» ACTIVITY:
Which lines of the entries contain the string "LOCKED"? Please find them and copy them.

» INFORMATION SUPPLIED:
**src/rtl/sobel_window_pkg.sv**
```systemverilog
// Shared constants and types for the sobel_window edge detector.
package sobel_window_pkg;

  localparam int PIX_W_DEF = 8;
  localparam int ROW_DEF   = 125;
  localparam int GRAD_W    = 11;
  localparam int COL_W     = 15;

  typedef enum logic [1:0] {
    STEP_TOP  = 2'd0,
    STEP_MID  = 2'd1,
    STEP_BOT  = 2'd2,
    STEP_NONE = 2'd3
  } step_e;

  // Absolute value of a gradient; |-1020| still fits the unsigned range.
  function automatic logic [GRAD_W-1:0] abs_grad(input logic signed [GRAD_W-1:0] g);
    return g[GRAD_W-1] ? GRAD_W'(-g) : GRAD_W'(g);
  endfunction

endpackage

```
**src/rtl/sobel_window_gradient.sv**
```systemverilog
// Combinational Sobel kernels over a 3x3 window; win[row][col], col 0 oldest.
module sobel_gradient
  import sobel_window_pkg::*;
#(
  parameter int PIX_W = PIX_W_DEF
) (
  input  logic [2:0][2:0][PIX_W-1:0] win,
  output logic signed [GRAD_W-1:0]   gx,
  output logic signed [GRAD_W-1:0]   gy
);

  logic signed [GRAD_W-1:0] p [3][3];

  always_comb begin
    for (int r = 0; r < 3; r++) begin
      for (int c = 0; c < 3; c++) begin
        p[r][c] = signed'(GRAD_W'(win[r][c]));
      end
    end
    gx = (p[0][2] + (p[1][2] <<< 1) + p[2][2]) - (p[0][0] + (p[1][0] <<< 1) + p[2][0]);
    gy = (p[2][0] + (p[2][1] <<< 1) + p[2][2]) - (p[0][0] + (p[0][1] <<< 1) + p[0][2]);
  end

endmodule

```
**src/rtl/sobel_window.sv**
```systemverilog
// Column-assembling 3x3 Sobel edge detector with a two-stage gradient/threshold pipeline.
// Optional macro SOBEL_MAG_OUT_EN exposes the registered magnitude on mag_out.
module sobel_window
  import sobel_window_pkg::*;
#(
  parameter int ROW    = ROW_DEF,
  parameter int PIX_W  = PIX_W_DEF,
  parameter int THRESH = 100
) (
  input  logic              clk,
  input  logic              reset,
  input  logic              LOCKED,
  input  logic              sof,
  input  logic              pixel_valid,
  input  logic [1:0]        step_in,
  input  logic [PIX_W-1:0]  pixel_in,
  output logic              edge_valid,
  output logic [PIX_W-1:0]  edge_out,
  output logic [COL_W-1:0]  col_out
`ifdef SOBEL_MAG_OUT_EN
  ,
  output logic [GRAD_W-1:0] mag_out
`endif
);

  localparam int POS_W = (ROW > 1) ? $clog2(ROW) : 1;
  localparam logic [POS_W-1:0]  POS_LAST = POS_W'(ROW - 1);
  localparam logic [GRAD_W-1:0] THR      = GRAD_W'(THRESH);

  logic [2:0][2:0][PIX_W-1:0] win_q;
  logic [PIX_W-1:0]           top_q, mid_q;
  logic                       have_top_q, have_mid_q;
  logic [COL_W-1:0]           col_cnt_q, win_col_q, g_col_q;
  logic [POS_W-1:0]           pos_q;
  logic [1:0]                 fill_q;
  logic                       win_new_q, g_valid_q;
  logic signed [GRAD_W-1:0]   gx, gy, gx_q, gy_q;
  logic [GRAD_W-1:0]          mag;
  step_e                      step;

  // A start-of-frame makes the same-cycle sample the first of the new frame,
  // so the frame state is viewed as already cleared before the sample acts.
  logic             sof_acc;
  logic             b_top, b_mid;
  logic [COL_W-1:0] b_col;
  logic [POS_W-1:0] b_pos;
  logic [1:0]       b_fill;

  assign sof_acc = LOCKED & sof;
  assign b_top   = sof_acc ? 1'b0 : have_top_q;
  assign b_mid   = sof_acc ? 1'b0 : have_mid_q;
  assign b_col   = sof_acc ? '0 : col_cnt_q;
  assign b_pos   = sof_acc ? '0 : pos_q;
  assign b_fill  = sof_acc ? '0 : fill_q;
  assign step    = step_e'(step_in);
  assign mag     = abs_grad(gx_q) + abs_grad(gy_q);

  sobel_gradient #(.PIX_W(PIX_W)) u_gradient (
    .win (win_q),
    .gx  (gx),
    .gy  (gy)
  );

`ifdef SOBEL_MAG_OUT_EN
  logic [GRAD_W-1:0] mag_q;
  assign mag_out = mag_q;
`endif

  // NOTE: the window is a small register array, not a RAM, so it takes the async reset like any other state.
  always_ff @(posedge clk or negedge reset) begin
    if (!reset) begin
      win_q      <= '0;
      top_q      <= '0;
      mid_q      <= '0;
      have_top_q <= 1'b0;
      have_mid_q <= 1'b0;
      col_cnt_q  <= '0;
      pos_q      <= '0;
      fill_q     <= '0;
      win_new_q  <= 1'b0;
      win_col_q  <= '0;
      g_valid_q  <= 1'b0;
      gx_q       <= '0;
      gy_q       <= '0;
      g_col_q    <= '0;
      edge_valid <= 1'b0;
      edge_out   <= '0;
      col_out    <= '0;
`ifdef SOBEL_MAG_OUT_EN
      mag_q      <= '0;
`endif
    end else if (LOCKED) begin
      have_top_q <= b_top;
      have_mid_q <= b_mid;
      col_cnt_q  <= b_col;
      pos_q      <= b_pos;
      fill_q     <= b_fill;
      win_new_q  <= 1'b0;
      if (pixel_valid) begin
        case (step)
          STEP_TOP: begin
            top_q      <= pixel_in;
            have_top_q <= 1'b1;
            have_mid_q <= 1'b0;
          end
          STEP_MID: if (b_top) begin
            mid_q      <= pixel_in;
            have_mid_q <= 1'b1;
          end
          STEP_BOT: if (b_top && b_mid) begin
            for (int r = 0; r < 3; r++) begin
              win_q[r][0] <= win_q[r][1];
              win_q[r][1] <= win_q[r][2];
            end
            win_q[0][2] <= top_q;
            win_q[1][2] <= mid_q;
            win_q[2][2] <= pixel_in;
            have_top_q  <= 1'b0;
            have_mid_q  <= 1'b0;
            col_cnt_q   <= b_col + COL_W'(1);
            pos_q       <= (b_pos == POS_LAST) ? '0 : b_pos + POS_W'(1);
            fill_q      <= (b_fill == 2'd3) ? b_fill : b_fill + 2'd1;
            // Only windows of three columns from the same row are reported.
            win_new_q   <= (b_fill >= 2'd2) && (b_pos >= POS_W'(2));
            win_col_q   <= b_col - COL_W'(1);
          end
          default: ;
        endcase
      end
      g_valid_q <= win_new_q;
      if (win_new_q) begin
        gx_q    <= gx;
        gy_q    <= gy;
        g_col_q <= win_col_q;
      end
      edge_valid <= g_valid_q;
      if (g_valid_q) begin
        edge_out <= (mag > THR) ? '1 : '0;
        col_out  <= g_col_q;
`ifdef SOBEL_MAG_OUT_EN
        mag_q    <= mag;
`endif
      end
    end else begin
      // The strobe already shown this cycle must not repeat while frozen.
      edge_valid <= 1'b0;
    end
  end

endmodule

```
**config.mk**
```make
export PLATFORM = sky130hd
export DESIGN_NAME = sobel_window
export DESIGN_NICKNAME = d
export VERILOG_FILES = /design/src/rtl/sobel_window_pkg.sv /design/src/rtl/sobel_window_gradient.sv /design/src/rtl/sobel_window.sv
export SDC_FILE = /design/constraint.sdc
export NUM_CORES = 1
export LEC_CHECK = 0
export BUFFER_PORTS_ARGS = -buffer_cell sky130_fd_sc_hd__buf_2
export CAP_MARGIN = 40
export CELL_PAD_IN_SITES_DETAIL_PLACEMENT = 1
export CELL_PAD_IN_SITES_GLOBAL_PLACEMENT = 2
export CORE_MARGIN = 2
export CORE_UTILIZATION = 41
export DETAILED_ROUTE_END_ITERATION = 10
export PLACE_DENSITY = 0.77
export SYNTH_ARGS = -nofsm -noshare
export SYNTH_HDL_FRONTEND = slang
export SYNTH_SLANG_ARGS = --single-unit
```
**constraint.sdc**
```tcl
create_clock -name clk -period 5.1 [get_ports clk]
set_clock_uncertainty 0.1 [all_clocks]
set_input_delay 0.51 -clock clk [delete_from_list [all_inputs] [get_ports clk]]
set_output_delay 0.51 -clock clk [all_outputs]
set_load 0.05 [all_outputs]
```
==> impl_results.md <==
- Area Overhead vs Synth: 9.88%
- Run status: complete, but fails checks
- Share of the synthesized area in the top cell type: 41.7%
- Leak: 6.12 nW
- I/O Pins: 39
- XOR/XNOR Fraction of Synth Area: 5.83%
- Top FF cell, synth: dfrtp_1
- Post-layout min period: 4390 ps
- Starting density of the core: 41.5%
- DRT iter0 DRCs: 279
- Tightest Hold Check Type: input port to asynchronous set/reset pin
- Initial antenna violation count: 0
- DP HPWL: 18200 um
- Synth Instances: about 1200
- Vert. Die Dim: 169 um
- GRT overflow: 0
- IO Port Bufs: 38
- Final Max Slew Viols: 0
- Max-cap violation count: 0
- First-pass DRT Iterations: 4
- Die width: 169 um
- Crit-path cells: ha_1, fa_1, a21oi_1, nor2_1, nor2_1, o21bai_1, a21oi_1, xor2_1, fa_1, inv_1, fa_1, inv_1, ha_1, o21a_1, nor2_1, nor2b_1, nand2b_1, o221ai_1, xnor2_1, o21ai_0
- Clk pin slew, worst setup/hold paths: 80 ps
- Fin Setup TNS: 0 ps
- Rel. slew slack: 41.0%
- Final Setup Violations: 0
- Met3 Wirelength: 367 um
- Met1 WL: about 13000 um
- Post-Synth Adder-Cell Area: 15.1%
- Largest area contributor in the netlist: dfrtp_1
- Post-synthesis mux area share: just under 5%
- Count of cell types in the netlist: 59
- Number of synthesized register bits: 185
- Met2 wire len: 10800 um
- CP max FO: 3
- All-layer global routing usage: 18.0%
- CTS Buf Count: 17
- # clock sinks: 185
- Main combinational cell family by area after synthesis: adder cells
- Final nets: 1309
- Max incr delay on CP: 510 ps
- Vias: 7803
- Reg2Reg Setup Slack: 710 ps
- Hold_buf cts: 0
- Rows: 60
- Critical path's slowest cell: fa_1
- Post-synthesis compound-gate area fraction: 11.6%
- Post-CTS resize count: 0
- Max clock buf depth: 2
- Crit. End Element: flop
- DR DRC count: 0
- RSZ-0062 raised after global routing: false
- Mapped Area: 11100 um^2
- Number of synthesized flops with an enable pin: 0
- Placeable core area: between 20000 and 30000 um^2
- Placed Area: 11600 um^2
- H-tree Lvls: 4
- GPL Wtd Cong: roughly 0.75
- CTS tree: yes
- Worst Path Required: approximately 5300 ps
- Crit path launch type: flop
- Simple-gate share of the synthesized area: 14.5%
- Failing checks: negative hold slack
- Pwr Density: 302 nW/um^2
- First-pass GRT wire length: 41400 um
- Post-layout instance area: 12200 um^2
- Tcrit/Tclk final: 86.1%
- Worst hold slack: -8.30 ps
- Routed length per placed instance: 15.7 um
- Fmax: 228 MHz
- CP Class: flop to flop
- # diodes: 0
- Syn_nets: 1296
- Largest net degree at the start of global routing: between 100 and 150
- Vias/cell: about 5.1
- Die area: 28400 um^2
- Seq/Total Area, Yosys: 41.7%
- Total routed wirelength: around 24000 um
- Setup Buffers After CTS: 0
- Max layer used: met4
- Post-route ant nets: 0
- Worst R2R Path Depth: 20
- Clock Latency Late Sink: 450 ps
- Synth warn: 0
- Layout cell share with drive strength beyond 1: 11.7%
- Slew of the pin with the lowest slew margin: 863 ps
- Syn Area/Cell: 9.48 um^2
- Root Buffer Master: clkbuf_16
- Number of global-route vias before repair: 8000
- VDD IR max: 0.189 mV
- Async S/R FF share, synth: 100%
- Final hold violations: 3
- Largest cells by area after synthesis: dfrtp_1 (42%), fa_1 (7.6%), ha_1 (7.5%), nand2_1 (7.2%), mux2_2 (4.9%)
- Crit path DAT: 4570 ps
[Yosys cell counts, types with 7 or more instances]
cell,n
nor3_1,13
dfrtp_1,185
fa_1,42
a21o_1,14
nand2b_1,10
ha_1,67
o21ai_0,99
mux2_2,48
o21bai_1,9
o31ai_1,9
xnor2_1,37
or3_1,10
a21oi_1,45
inv_1,126
nand2_1,212
buf_4,7
xor2_1,37
nand3_1,8
clkbuf_1,37
nor2b_1,9
o21a_1,8
nor2_1,52
File: config.mk
export PLATFORM = sky130hd
export DESIGN_NAME = sin_sweep_initiator
export DESIGN_NICKNAME = d
export VERILOG_FILES = /design/src/rtl/sin_sweep_initiator_pkg.sv /design/src/rtl/res_fifo.sv /design/src/rtl/sin_sweep_initiator.sv
export SDC_FILE = /design/constraint.sdc
export NUM_CORES = 1
export LEC_CHECK = 0
export BUFFER_PORTS_ARGS = -buffer_cell sky130_fd_sc_hd__buf_2
export CAP_MARGIN = 20
export CORE_MARGIN = 3
export CORE_UTILIZATION = 58
export DETAILED_ROUTE_END_ITERATION = 12
export PLACE_DENSITY = 0.79
export SLEW_MARGIN = 20
export SYNTH_ARGS = -nofsm -noshare
export SYNTH_HDL_FRONTEND = slang
export SYNTH_SLANG_ARGS = --single-unit
File: constraint.sdc
create_clock -name clk -period 3.8 [get_ports clk]
set_clock_uncertainty 0.1 [all_clocks]
set_input_delay 0.38 -clock clk [delete_from_list [all_inputs] [get_ports clk]]
set_output_delay 0.38 -clock clk [all_outputs]
set_load 0.05 [all_outputs]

» WRITTEN ANSWER:
  input  logic              LOCKED,
  assign sof_acc = LOCKED & sof;
    end else if (LOCKED) begin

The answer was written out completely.